> _Data for analysis_
--- config.mk ---
export PLATFORM = sky130hd
export DESIGN_NAME = dram_to_stash_path_unpacker_flat
export DESIGN_NICKNAME = d
export VERILOG_FILES = /design/src/rtl/dram_to_stash_path_unpacker_if.sv /design/src/rtl/dram_to_stash_path_unpacker.sv /design/src/flat_wrapper.sv
export SDC_FILE = /design/constraint.sdc
export NUM_CORES = 2
export LEC_CHECK = 0
export BUFFER_PORTS_ARGS = -buffer_cell sky130_fd_sc_hd__buf_2
export CAP_MARGIN = 10
export CORE_AREA = 2 2 456 458
export CTS_CLUSTER_SIZE = 12
export DETAILED_ROUTE_END_ITERATION = 8
export DIE_AREA = 0 0 458 460
export HOLD_SLACK_MARGIN = 0.15
export PLACE_DENSITY = 0.52
export SKIP_CTS_REPAIR_TIMING = 1
export SYNTH_ARGS = -nofsm -noshare
export SYNTH_HDL_FRONTEND = slang
export SYNTH_SLANG_ARGS = --single-unit
--- constraint.sdc ---
create_clock -name Clock -period 2.6 [get_ports Clock]
set_input_delay 0.13 -clock Clock [delete_from_list [all_inputs] [get_ports Clock]]
set_output_delay 0.13 -clock Clock [all_outputs]
set_load 0.005 [all_outputs]
--- src/rtl/dram_to_stash_path_unpacker_if.sv ---
// DRAM-flit input and stash-flit output of the path unpacker, with the per-block sideband.
interface dram_to_stash_path_unpacker_if #(
    parameter int BEDWidth = 512,
    parameter int ORAMU    = 32,
    parameter int ORAML    = 32,
    parameter int MACWidth = 64
) ();
    // Both streams: a flit moves on the rising edge where Valid && Ready; the sender
    // holds Data (and sideband) stable while Valid && !Ready; Ready may depend on Valid.
    logic [BEDWidth-1:0] DRAMData;
    logic                DRAMValid;
    logic                DRAMReady;
    logic [BEDWidth-1:0] StashData;
    logic [ORAMU-1:0]    StashPAddr;
    logic [ORAML-1:0]    StashLeaf;
    logic [MACWidth-1:0] StashMAC;
    logic                StashLast;
    logic                StashValid;
    logic                StashReady;

    modport master (
        output DRAMData, DRAMValid, StashReady,
        input  DRAMReady, StashData, StashPAddr, StashLeaf, StashMAC, StashLast, StashValid
    );

    modport slave (
        input  DRAMData, DRAMValid, StashReady,
        output DRAMReady, StashData, StashPAddr, StashLeaf, StashMAC, StashLast, StashValid
    );
endinterface

--- src/rtl/dram_to_stash_path_unpacker.sv ---
// Unpacks DRAM bucket flits (header, then ORAMZ blocks) into real-block stash flits.
// Header lands in place by flit index; the stash side is a single register slice.
module dram_to_stash_path_unpacker #(
    parameter int          BEDWidth = 512,
    parameter int          ORAMZ    = 4,
    parameter int          ORAMU    = 32,
    parameter int          ORAML    = 32,
    parameter int          ORAMH    = 64,
    parameter int          IVWidth  = 64,
    parameter int          BlkFlits = 8,
    parameter int          PathBkts = 33,
    parameter int          DropInit = 1,
    parameter int unsigned IVInit   = 0
) (
    input  logic        Clock,
    input  logic        Reset,
    input  logic        PathStart,
    input  logic        PathMode,
    output logic        Busy,
    output logic [15:0] RealBlocks,
    output logic        PathTransition,
    output logic [1:0]  DebugState,
    dram_to_stash_path_unpacker_if.slave Bus
);
    localparam int HdrBits  = ORAMZ * (ORAMH + ORAML + ORAMU + 1) + IVWidth;
    localparam int HdrFlits = (HdrBits + BEDWidth - 1) / BEDWidth;
    localparam int HW       = (HdrFlits > 1) ? $clog2(HdrFlits) : 1;
    localparam int FW       = (BlkFlits > 1) ? $clog2(BlkFlits) : 1;
    localparam int ZW       = (ORAMZ > 1) ? $clog2(ORAMZ) : 1;
    localparam int BW       = $clog2(PathBkts + 1);
    localparam int MW       = (ORAMH > 0) ? ORAMH : 1;
    localparam int VOff     = IVWidth;
    localparam int UOff     = VOff + ORAMZ;
    localparam int LOff     = UOff + ORAMZ * ORAMU;
    localparam int HOff     = LOff + ORAMZ * ORAML;

    typedef enum logic [1:0] {Idle = 2'd0, Hdr = 2'd1, Pld = 2'd2} stateT;

    stateT          state;
    logic           pathMode;
    logic [HW-1:0]  hdrCnt;
    logic [FW-1:0]  flitCnt;
    logic [ZW-1:0]  blkCnt;
    logic [BW-1:0]  bktCnt;
    logic [HdrBits-1:0] hdr;
    logic           dramFire;
    logic           blkReal;
    logic           flitLast;
    logic           blkLast;
    logic           bktLast;
    logic           ivIsInit;
    logic [ORAMZ-1:0] realVec;
    logic [ORAMU-1:0] pAddrArr [ORAMZ];
    logic [ORAML-1:0] leafArr  [ORAMZ];
    logic [MW-1:0]    macArr   [ORAMZ];

    // Each header flit owns a fixed slice; the tail of the last flit is not stored.
    for (genvar k = 0; k < HdrFlits; k++) begin : gHdr
        localparam int Lo = k * BEDWidth;
        localparam int W  = ((HdrBits - Lo) < BEDWidth) ? (HdrBits - Lo) : BEDWidth;
        logic [W-1:0] slice;
        always_ff @(posedge Clock or negedge Reset) begin
            if (!Reset) begin
                slice <= '0;
            end else if (state == Hdr && dramFire && hdrCnt == HW'(k)) begin
                slice <= Bus.DRAMData[W-1:0];
            end
        end
        assign hdr[Lo +: W] = slice;
    end

    assign ivIsInit = (hdr[IVWidth-1:0] == IVWidth'(IVInit));

    for (genvar i = 0; i < ORAMZ; i++) begin : gBlk
        assign realVec[i]  = hdr[VOff + i] && !((DropInit != 0) && ivIsInit);
        assign pAddrArr[i] = hdr[UOff + i * ORAMU +: ORAMU];
        assign leafArr[i]  = hdr[LOff + i * ORAML +: ORAML];
        if (ORAMH > 0) begin : gMac
            assign macArr[i] = hdr[HOff + i * ORAMH +: ORAMH];
        end else begin : gNoMac
            assign macArr[i] = '0;
        end
    end

    assign blkReal  = realVec[blkCnt];
    assign flitLast = (flitCnt == FW'(BlkFlits - 1));
    assign blkLast  = (blkCnt == ZW'(ORAMZ - 1));
    assign bktLast  = ((bktCnt + BW'(1)) == (pathMode ? BW'(1) : BW'(PathBkts)));
    assign dramFire = Bus.DRAMValid && Bus.DRAMReady;
    assign DebugState = state;

    // Dummy flits are swallowed regardless of the stash; real ones wait for slice space.
    always_comb begin
        Bus.DRAMReady = 1'b0;
        case (state)
            Hdr:     Bus.DRAMReady = 1'b1;
            Pld:     Bus.DRAMReady = blkReal ? (!Bus.StashValid || Bus.StashReady) : 1'b1;
            default: Bus.DRAMReady = 1'b0;
        endcase
    end

    always_ff @(posedge Clock or negedge Reset) begin
        if (!Reset) begin
            state          <= Idle;
            pathMode       <= 1'b0;
            hdrCnt         <= '0;
            flitCnt        <= '0;
            blkCnt         <= '0;
            bktCnt         <= '0;
            Busy           <= 1'b0;
            RealBlocks     <= '0;
            PathTransition <= 1'b0;
            Bus.StashValid <= 1'b0;
            Bus.StashData  <= '0;
            Bus.StashPAddr <= '0;
            Bus.StashLeaf  <= '0;
            Bus.StashMAC   <= '0;
            Bus.StashLast  <= 1'b0;
        end else begin
            PathTransition <= 1'b0;
            if (Bus.StashReady) begin
                Bus.StashValid <= 1'b0;
            end
            case (state)
                Idle: begin
                    if (PathStart) begin
                        state      <= Hdr;
                        Busy       <= 1'b1;
                        pathMode   <= PathMode;
                        RealBlocks <= '0;
                        hdrCnt     <= '0;
                        flitCnt    <= '0;
                        blkCnt     <= '0;
                        bktCnt     <= '0;
                    end
                end
                Hdr: begin
                    if (dramFire) begin
                        if (hdrCnt == HW'(HdrFlits - 1)) begin
                            hdrCnt <= '0;
                            state  <= Pld;
                        end else begin
                            hdrCnt <= hdrCnt + HW'(1);
                        end
                    end
                end
                Pld: begin
                    if (dramFire) begin
                        if (blkReal) begin
                            Bus.StashValid <= 1'b1;
                            Bus.StashData  <= Bus.DRAMData;
                            Bus.StashPAddr <= pAddrArr[blkCnt];
                            Bus.StashLeaf  <= leafArr[blkCnt];
                            Bus.StashMAC   <= macArr[blkCnt];
                            Bus.StashLast  <= flitLast;
                            if (flitLast && RealBlocks != 16'hFFFF) begin
                                RealBlocks <= RealBlocks + 16'd1;
                            end
                        end
                        if (flitLast) begin
                            flitCnt <= '0;
                            if (blkLast) begin
                                blkCnt <= '0;
                                bktCnt <= bktCnt + BW'(1);
                                if (bktLast) begin
                                    state          <= Idle;
                                    Busy           <= 1'b0;
                                    PathTransition <= 1'b1;
                                end else begin
                                    state <= Hdr;
                                end
                            end else begin
                                blkCnt <= blkCnt + ZW'(1);
                            end
                        end else begin
                            flitCnt <= flitCnt + FW'(1);
                        end
                    end
                end
                default: state <= Idle;
            endcase
        end
    end
endmodule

> _Task instructions_
Only the lines above from the one with "logic [ORAMZ-1:0] realVec;" through the one with "slice <= '0;" should be duplicated, character for character.

> _The answer_
    logic [ORAMZ-1:0] realVec;
    logic [ORAMU-1:0] pAddrArr [ORAMZ];
    logic [ORAML-1:0] leafArr  [ORAMZ];
    logic [MW-1:0]    macArr   [ORAMZ];

    // Each header flit owns a fixed slice; the tail of the last flit is not stored.
    for (genvar k = 0; k < HdrFlits; k++) begin : gHdr
        localparam int Lo = k * BEDWidth;
        localparam int W  = ((HdrBits - Lo) < BEDWidth) ? (HdrBits - Lo) : BEDWidth;
        logic [W-1:0] slice;
        always_ff @(posedge Clock or negedge Reset) begin
            if (!Reset) begin
                slice <= '0;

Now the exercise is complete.